Compatible Versions of PyTorch/Libtorch with Cuda 10.0

bfortuner · October 17, 2019, 6:15pm

Does anyone know which version of libtorch I need to download that’s compatible with Pytorch 1.3 with Cuda 10.0? I have a hard requirement to run Cuda 10.0 and it’s not clear from the website which versions are compatible. I’m able to train fine in vanilla PyTorch.

I’m following the tutorial here: https://pytorch.org/tutorials/advanced/cpp_export.html, but get this error when I try to train on Cuda in libtorch with a model I traced/scripted in PyTorch 1.3.

CUDA is available! Training on GPU.
terminate called after throwing an instance of 'c10::Error'
  what():  [enforce fail at inline_container.cc:137] . PytorchStreamReader failed closing reader: file not found
frame #0: c10::ThrowEnforceNotMet(char const*, int, char const*, std::string const&, void const*) + 0x47 (0x7f92f905de17 in /home/bfortuner/libtorch/lib/libc10.so)
frame #1: caffe2::serialize::PyTorchStreamReader::valid(char const*) + 0x6b (0x7f92fbdbb4cb in /home/bfortuner/libtorch/lib/libtorch.so)
frame #2: caffe2::serialize::PyTorchStreamReader::~PyTorchStreamReader() + 0x1f (0x7f92fbdbb51f in /home/bfortuner/libtorch/lib/libtorch.so)

Setup:

Ubuntu: 14.01
gcc: 4.8.4
ldd: 2.19
Python: 3.6
Cuda: 10.0
Nvidia Driver: 410.78
Pytorch: https://download.pytorch.org/whl/cu100/torch-1.3.0%2Bcu100-cp36-cp36m-linux_x86_64.whl
Libtorch: https://download.pytorch.org/libtorch/cu100/libtorch-shared-with-deps-latest.zip

More details, when I run:

cmake -DCMAKE_PREFIX_PATH=/home/bfortuner/libtorch ..

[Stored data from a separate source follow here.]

$ cat src/hw/rtl/dlsq_ram.sv
`default_nettype none
module dlsq_ram #(
    parameter int WIDTH = 8,
    parameter int DEPTH = 16
) (
    input  wire logic                     clk,
    input  wire logic                     we,
    input  wire logic [$clog2(DEPTH)-1:0] waddr,
    input  wire logic [WIDTH-1:0]         wdata,
    input  wire logic [$clog2(DEPTH)-1:0] raddr,
    output logic      [WIDTH-1:0]         rdata
);

    logic [WIDTH-1:0] mem [DEPTH];

    always_ff @(posedge clk)
    begin
        if (we)
        begin
            mem[waddr] <= wdata;
        end
        rdata <= mem[raddr];
    end

endmodule
`default_nettype wire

-- The C compiler identification is GNU 4.8.4
-- The CXX compiler identification is GNU 4.8.4
...

-- Found CUDA: /usr/local/cuda-10.0 (found version "10.0") 
-- Caffe2: CUDA detected: 10.0
-- Caffe2: CUDA nvcc is: /usr/local/cuda-10.0/bin/nvcc
-- Caffe2: CUDA toolkit directory: /usr/local/cuda-10.0
-- Caffe2: Header version is: 10.0
-- Found CUDNN: /usr/lib/x86_64-linux-gnu/libcudnn.so  
-- Found cuDNN: v7.4.1 (include: /usr/include, library: /usr/lib/x86_64-linux-gnu/libcudnn.so)
-- Autodetected CUDA architecture(s): 6.1
-- Added CUDA NVCC flags for: -gencode;arch=compute_61,code=sm_61
-- Found torch: /home/bfortuner/libtorch/lib/libtorch.so

albanD · October 17, 2019, 6:19pm

Hi,

I’m not sure but the error states file not found. Are you sure the issue is CUDA related?

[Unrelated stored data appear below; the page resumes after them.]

### src/rtl/struct_field_layout_allocator_top.sv
// Struct field layout allocator: sequencer, hole table and shared align/fit unit.
//
// Lays out one record's fields, one input beat per field, and returns one result
// beat per valid item. A scalar of 1, 2, 4 or 8 bytes gets a naturally aligned
// byte offset: the hole table is scanned first fit, one entry per cycle through
// a single align/fit unit, and the chosen hole is trimmed, split or removed.
// When no hole fits, the field is appended at the aligned end of the scalar area
// and the alignment gap becomes a new hole. Booleans fill the current partial
// byte, then a one-byte hole, then a new tail byte. Pointer fields take
// consecutive slot indices, and an end-of-record beat reports the totals and
// clears the layout. Command 3 and bad scalar sizes are taken and dropped.
// A pointer, end-of-record or mid-byte boolean item goes straight to its emit
// step. A scalar or byte-opening boolean scans the hole table when it holds
// holes, goes to the tail when the scan misses, and moves entries when a
// used-up hole is removed or a split inserts a hole, before its emit step.
// The hole table has one read port, so the scan and every entry move go one
// entry at a time. The input side stalls for the whole of an item; a finished
// result waits in the output register, so the next item is taken while it
// waits, and that item's emit step holds while the register is still full.
// Register 0 (byte address 0) holds the pointer word size used to round the
// scalar area at end of record when pointer slots were used.
module struct_field_layout_allocator_top #(
  parameter int unsigned MaxHoles = sfla_pkg::MaxHolesDefault
) (
  input  logic                          clk_i,
  input  logic                          rst_ni,
  input  logic                          in_valid_i,
  output logic                          in_stall_o,
  input  sfla_pkg::sfla_in_t            in_data_i,
  output logic                          out_valid_o,
  input  logic                          out_stall_i,
  output sfla_pkg::sfla_out_t           out_data_o,
  input  logic                          psel,
  input  logic                          penable,
  input  logic                          pwrite,
  input  logic [sfla_pkg::AddrW-1:0]    paddr,
  input  logic [sfla_pkg::DataW-1:0]    pwdata,
  output logic [sfla_pkg::DataW-1:0]    prdata,
  output logic                          pready
);
  import sfla_pkg::*;

  localparam int unsigned IdxW = $clog2(MaxHoles);
  localparam int unsigned CntW = $clog2(MaxHoles + 1);
  localparam logic [CntW-1:0] CntMax = CntW'(MaxHoles);

  // Control state
  sfla_state_e      state_q, state_d;
  logic [CntW-1:0]  cnt_q, cnt_d;
  logic [PosW-1:0]  bit_cur_q, bit_cur_d;
  logic [15:0]      send_q, send_d;
  logic [15:0]      slot_q, slot_d;
  logic             ovf_q, ovf_d;
  logic [3:0]       pwb_q, pwb_d;
  logic             out_valid_q, out_valid_d;

  // Per-item working registers
  logic [3:0]       size_q, size_d;
  logic             is_bool_q, is_bool_d;
  logic [IdxW-1:0]  idx_q, idx_d;
  logic [IdxW-1:0]  ins_at_q, ins_at_d;
  logic [31:0]      ins_word_q, ins_word_d;
  logic [1:0]       res_kind_q, res_kind_d;
  logic [PosW-1:0]  res_pos_q, res_pos_d;
  logic [15:0]      res_area_q, res_area_d;
  logic [15:0]      res_slots_q, res_slots_d;
  sfla_out_t        out_q, out_d;

  // Hole table: {offset, length} per entry
  logic [31:0]      hole_mem [MaxHoles];
  logic [31:0]      rdata_q;
  logic             mem_we;
  logic [IdxW-1:0]  mem_wa;
  logic [31:0]      mem_wd;
  logic [IdxW-1:0]  rd_addr;

  // Handshake and decode
  logic in_acc, out_free, size_ok, mid_byte;
  assign in_stall_o = (state_q != ST_IDLE);
  assign in_acc     = in_valid_i && !in_stall_o;
  assign out_free   = !out_valid_q || !out_stall_i;
  assign size_ok    = in_data_i.field_bytes inside {4'd1, 4'd2, 4'd4, 4'd8};
  assign mid_byte   = (bit_cur_q[2:0] != 3'd0);

  // Shared align/fit unit: operand is the scanned hole or the scalar tail
  logic [15:0] h_off, h_len, u_off, u_remain;
  logic [2:0]  szm1, u_pad;
  logic [16:0] u_al, u_end;
  logic        u_fit, pad_nz, remain_nz, len_gt;
  logic [PosW-1:0] bpos;
  assign h_off     = rdata_q[31:16];
  assign h_len     = rdata_q[15:0];
  assign u_off     = (state_q == ST_APPEND) ? send_q : h_off;
  assign szm1      = 3'(size_q - 4'd1);
  assign u_al      = ({1'b0, u_off} + {14'd0, szm1}) & ~{14'd0, szm1};
  assign u_pad     = u_al[2:0] - u_off[2:0];
  assign u_end     = u_al + {13'd0, size_q};
  assign u_fit     = {1'b0, h_len} >= ({14'd0, u_pad} + {13'd0, size_q});
  assign u_remain  = h_len - {13'd0, u_pad} - {12'd0, size_q};
  assign pad_nz    = (u_pad != 3'd0);
  assign remain_nz = (u_remain != 16'd0);
  assign len_gt    = (h_len > {12'd0, size_q});
  assign bpos      = {u_al[15:0], 3'b000};

  // Scan position against the hole count
  logic [CntW-1:0] idx_x;
  logic            last, dn_last, cnt_full;
  assign idx_x    = CntW'(idx_q);
  assign last     = ((idx_x + CntW'(1)) == cnt_q);
  assign dn_last  = ((idx_x + CntW'(2)) == cnt_q);
  assign cnt_full = (cnt_q >= CntMax);

  // End-of-record rounding to the pointer word
  logic [3:0]  wm1;
  logic [16:0] total;
  always_comb begin
    if (pwb_q[3]) begin
      wm1 = 4'd7;
    end else if (pwb_q[2]) begin
      wm1 = 4'd3;
    end else if (pwb_q[1]) begin
      wm1 = 4'd1;
    end else begin
      wm1 = 4'd0;
    end
    if (slot_q != 16'd0) begin
      total = ({1'b0, send_q} + {13'd0, wm1}) & ~{13'd0, wm1};
    end else begin
      total = {1'b0, send_q};
    end
  end

  // Next state
  always_comb begin
    state_d = state_q;
    case (state_q)
      ST_IDLE: begin
        if (in_acc) begin
          case (in_data_i.cmd)
            CMD_SCALAR: begin
              if (in_data_i.field_bytes == 4'd0 && mid_byte) begin
                state_d = ST_EMIT;
              end else if (in_data_i.field_bytes == 4'd0 || size_ok) begin
                state_d = (cnt_q == '0) ? ST_APPEND : ST_SCAN;
              end
            end
            CMD_POINTER, CMD_END: state_d = ST_EMIT;
            default: state_d = ST_IDLE;
          endcase
        end
      end
      ST_SCAN: begin
        if (u_fit) begin
          if (pad_nz) begin
            state_d = (remain_nz && !cnt_full) ? ST_SHIFT_UP : ST_EMIT;
          end else if (len_gt || last) begin
            state_d = ST_EMIT;
          end else begin
            state_d = ST_SHIFT_DN;
          end
        end else if (last) begin
          state_d = ST_APPEND;
        end
      end
      ST_APPEND: state_d = ST_EMIT;
      ST_SHIFT_UP: begin
        if (idx_q == ins_at_q) state_d = ST_EMIT;
      end
      ST_SHIFT_DN: begin
        if (dn_last) state_d = ST_EMIT;
      end
      ST_EMIT: begin
        if (out_free) state_d = ST_IDLE;
      end
      default: state_d = ST_IDLE;
    endcase
  end

  // Datapath and table updates
  always_comb begin
    cnt_d       = cnt_q;
    bit_cur_d   = bit_cur_q;
    send_d      = send_q;
    slot_d      = slot_q;
    ovf_d       = ovf_q;
    out_valid_d = out_valid_q;
    size_d      = size_q;
    is_bool_d   = is_bool_q;
    idx_d       = idx_q;
    ins_at_d    = ins_at_q;
    ins_word_d  = ins_word_q;
    res_kind_d  = res_kind_q;
    res_pos_d   = res_pos_q;
    res_area_d  = res_area_q;
    res_slots_d = res_slots_q;
    out_d       = out_q;
    mem_we      = 1'b0;
    mem_wa      = idx_q;
    mem_wd      = rdata_q;

    // Drop the output beat once taken
    if (out_valid_q && !out_stall_i) out_valid_d = 1'b0;

    case (state_q)
      ST_IDLE: begin
        if (in_acc) begin
          res_pos_d   = '0;
          res_area_d  = '0;
          res_slots_d = '0;
          idx_d       = '0;
          case (in_data_i.cmd)
            CMD_SCALAR: begin
              is_bool_d = (in_data_i.field_bytes == 4'd0);
              size_d    = (in_data_i.field_bytes == 4'd0) ? 4'd1 : in_data_i.field_bytes;
              if (in_data_i.field_bytes == 4'd0 && mid_byte) begin
                res_kind_d = KIND_BIT;
                res_pos_d  = bit_cur_q;
                bit_cur_d  = bit_cur_q + PosW'(1);
              end
            end
            CMD_POINTER: begin
              res_kind_d = KIND_SLOT;
              res_pos_d  = {3'b000, slot_q};
              if (slot_q == 16'hFFFF) begin
                ovf_d = 1'b1;
              end else begin
                slot_d = slot_q + 16'd1;
              end
            end
            CMD_END: begin
              res_kind_d  = KIND_TOTALS;
              res_slots_d = slot_q;
              if (total[16]) begin
                ovf_d      = 1'b1;
                res_area_d = 16'hFFFF;
              end else begin
                res_area_d = total[15:0];
              end
            end
            default: res_kind_d = res_kind_q;
          endcase
        end
      end

      ST_SCAN: begin
        if (u_fit) begin
          if (is_bool_q) begin
            res_kind_d = KIND_BIT;
            res_pos_d  = bpos;
            bit_cur_d  = bpos + PosW'(1);
          end else begin
            res_kind_d = KIND_BYTE;
            res_pos_d  = PosW'(u_al);
          end
          if (pad_nz) begin
            // Keep the front gap, insert the tail remainder after it
            mem_we = 1'b1;
            mem_wd = {h_off, 13'd0, u_pad};
            if (remain_nz) begin
              if (cnt_full) begin
                ovf_d = 1'b1;
              end else begin
                ins_at_d   = idx_q + IdxW'(1);
                ins_word_d = {u_end[15:0], u_remain};
                idx_d      = cnt_q[IdxW-1:0];
              end
            end
          end else if (len_gt) begin
            // Take the front of the hole
            mem_we = 1'b1;
            mem_wd = {u_end[15:0], h_len - {12'd0, size_q}};
          end else if (last) begin
            cnt_d = cnt_q - CntW'(1);
          end
        end else if (!last) begin
          idx_d = idx_q + IdxW'(1);
        end
      end

      ST_APPEND: begin
        if (is_bool_q) begin
          res_kind_d = KIND_BIT;
          res_pos_d  = {send_q, 3'b000};
          bit_cur_d  = {send_q, 3'b000} + PosW'(1);
          if (send_q == 16'hFFFF) begin
            ovf_d = 1'b1;
          end else begin
            send_d = send_q + 16'd1;
          end
        end else begin
          res_kind_d = KIND_BYTE;
          res_pos_d  = PosW'(u_al);
          if (pad_nz) begin
            if (cnt_full) begin
              ovf_d = 1'b1;
            end else begin
              mem_we = 1'b1;
              mem_wa = cnt_q[IdxW-1:0];
              mem_wd = {send_q, 13'd0, u_pad};
              cnt_d  = cnt_q + CntW'(1);
            end
          end
          if (u_end[16]) begin
            ovf_d  = 1'b1;
            send_d = 16'hFFFF;
          end else begin
            send_d = u_end[15:0];
          end
        end
      end

      ST_SHIFT_UP: begin
        mem_we = 1'b1;
        if (idx_q == ins_at_q) begin
          mem_wd = ins_word_q;
          cnt_d  = cnt_q + CntW'(1);
        end else begin
          idx_d = idx_q - IdxW'(1);
        end
      end

      ST_SHIFT_DN: begin
        mem_we = 1'b1;
        if (dn_last) begin
          cnt_d = cnt_q - CntW'(1);
        end else begin
          idx_d = idx_q + IdxW'(1);
        end
      end

      ST_EMIT: begin
        if (out_free) begin
          out_valid_d              = 1'b1;
          out_d.result_kind        = res_kind_q;
          out_d.position           = res_pos_q;
          out_d.scalar_area_bytes  = res_area_q;
          out_d.pointer_slot_count = res_slots_q;
          out_d.overflow           = ovf_q;
          if (res_kind_q == KIND_TOTALS) begin
            cnt_d     = '0;
            bit_cur_d = '0;
            send_d    = '0;
            slot_d    = '0;
            ovf_d     = 1'b0;
          end
        end
      end

      default: out_d = out_q;
    endcase

    // Read one entry ahead of the next step
    case (state_d)
      ST_SHIFT_UP: rd_addr = idx_d - IdxW'(1);
      ST_SHIFT_DN: rd_addr = idx_d + IdxW'(1);
      default:     rd_addr = idx_d;
    endcase
  end

  // Configuration port
  logic reg_sel;
  assign reg_sel = (paddr[AddrW-1:2] == RegPwbIdx);
  assign pready  = 1'b1;
  assign prdata  = reg_sel ? {{(DataW-4){1'b0}}, pwb_q} : '0;
  assign pwb_d   = (psel && penable && pwrite && reg_sel) ? pwdata[3:0] : pwb_q;

  assign out_valid_o = out_valid_q;
  assign out_data_o  = out_q;

  always_ff @(posedge clk_i or negedge rst_ni) begin
    if (!rst_ni) begin
      state_q     <= ST_IDLE;
      cnt_q       <= '0;
      bit_cur_q   <= '0;
      send_q      <= '0;
      slot_q      <= '0;
      ovf_q       <= 1'b0;
      pwb_q       <= PwbReset;
      out_valid_q <= 1'b0;
    end else begin
      state_q     <= state_d;
      cnt_q       <= cnt_d;
      bit_cur_q   <= bit_cur_d;
      send_q      <= send_d;
      slot_q      <= slot_d;
      ovf_q       <= ovf_d;
      pwb_q       <= pwb_d;
      out_valid_q <= out_valid_d;
    end
  end

  always_ff @(posedge clk_i) begin
    size_q      <= size_d;
    is_bool_q   <= is_bool_d;
    idx_q       <= idx_d;
    ins_at_q    <= ins_at_d;
    ins_word_q  <= ins_word_d;
    res_kind_q  <= res_kind_d;
    res_pos_q   <= res_pos_d;
    res_area_q  <= res_area_d;
    res_slots_q <= res_slots_d;
    out_q       <= out_d;
  end

  always_ff @(posedge clk_i) begin
    if (mem_we) hole_mem[mem_wa] <= mem_wd;
    rdata_q <= hole_mem[rd_addr];
  end

  // Hole count never passes the table depth
  a_cnt_bound: assert property (@(posedge clk_i) disable iff (!rst_ni)
    cnt_q <= CntMax)
    else $error("hole count past table depth");

  // An insert shift only runs with a free entry
  a_shift_up_room: assert property (@(posedge clk_i) disable iff (!rst_ni)
    (state_q == ST_SHIFT_UP) |-> (cnt_q < CntMax) && (CntW'(ins_at_q) <= cnt_q))
    else $error("insert without room in hole table");

  // A remove shift stays inside the live entries
  a_shift_dn_range: assert property (@(posedge clk_i) disable iff (!rst_ni)
    (state_q == ST_SHIFT_DN) |-> ((idx_x + CntW'(2)) <= cnt_q))
    else $error("remove shift past hole count");

  // Totals leave a cleared layout behind
  a_totals_clear: assert property (@(posedge clk_i) disable iff (!rst_ni)
    (state_q == ST_EMIT && out_free && res_kind_q == KIND_TOTALS)
    |=> (cnt_q == '0) && (slot_q == 16'd0) && (send_q == 16'd0) && !ovf_q)
    else $error("layout not cleared after totals");

  // A result beat is loaded only from the emit step
  a_load_from_emit: assert property (@(posedge clk_i) disable iff (!rst_ni)
    (!out_valid_q || !out_stall_i) && out_valid_d |-> (state_q == ST_EMIT))
    else $error("result beat loaded outside emit step");

endmodule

bfortuner · October 17, 2019, 6:21pm

No I don’t think it’s cuda related, rather just version mismatch between my pytorch/libtorch versions. (exporting in one, loading in the other). I mention CUDA because I have a version that’s not “default” on the download website.

albanD · October 17, 2019, 6:23pm

So are you sure that the path to find the model that you give your cpp module is correct?

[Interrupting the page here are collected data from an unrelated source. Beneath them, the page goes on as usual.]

<file path="config.mk">
export PLATFORM = sky130hd
export DESIGN_NAME = pm_front
export DESIGN_NICKNAME = d
export VERILOG_FILES = /design/src/rtl/pm_pkg.sv /design/src/rtl/pm_front.sv
export SDC_FILE = /design/constraint.sdc
export NUM_CORES = 1
export LEC_CHECK = 0
export ABC_AREA = 0
export BUFFER_PORTS_ARGS = -buffer_cell sky130_fd_sc_hd__buf_2
export CAP_MARGIN = 0
export CELL_PAD_IN_SITES_DETAIL_PLACEMENT = 1
export CELL_PAD_IN_SITES_GLOBAL_PLACEMENT = 2
export CORE_MARGIN = 5
export CORE_UTILIZATION = 20
export DETAILED_ROUTE_END_ITERATION = 12
export GPL_ROUTABILITY_DRIVEN = 0
export MAX_ROUTING_LAYER = met4
export PLACE_DENSITY_LB_ADDON = 0.15
export SYNTH_ARGS = -nofsm -noshare
export SYNTH_HDL_FRONTEND = slang
export SYNTH_SLANG_ARGS = --single-unit
export TNS_END_PERCENT = 50
</file>
<file path="constraint.sdc">
create_clock -name i_clk -period 1.9 [get_ports i_clk]
set_clock_uncertainty 0.05 [all_clocks]
set_input_delay 0.38 -clock i_clk [delete_from_list [all_inputs] [get_ports i_clk]]
set_output_delay 0.38 -clock i_clk [all_outputs]
set_load 0.01 [all_outputs]
</file>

bfortuner · October 17, 2019, 7:02pm

Yeah, here are some more details. My PyTorch version is torch==1.3.0+cu100. Here’s the script I’m running for inference:

gist.github.com

https://gist.github.com/bfortuner/c99a32dbdeb0f4f560d0080118f15af8

cpp-inference.cpp

#include <torch/script.h> // One-stop header.
#include <torch/torch.h>
#include <iostream>
#include <memory>

int main(int argc, const char* argv[]) {
  if (argc != 2) {
    std::cerr << "usage: example-app <path-to-exported-script-module>\n";
    return -1;
  }

This file has been truncated. show original

Then I run this

mkdir build && cd build
cp ../traced_resnet_model.pt .
cmake -DCMAKE_PREFIX_PATH=/home/bfortuner/pytorch_libs/libtorch ..
make
./cpp-inference traced_resnet_model.pt

If I download this version of libtorch: https://download.pytorch.org/libtorch/cu101/libtorch-shared-with-deps-1.3.0.zip, I’m able to run inference on CPU, but it doesn’t recognize my GPU (this makes sense bc the cuda versions aren’t matching).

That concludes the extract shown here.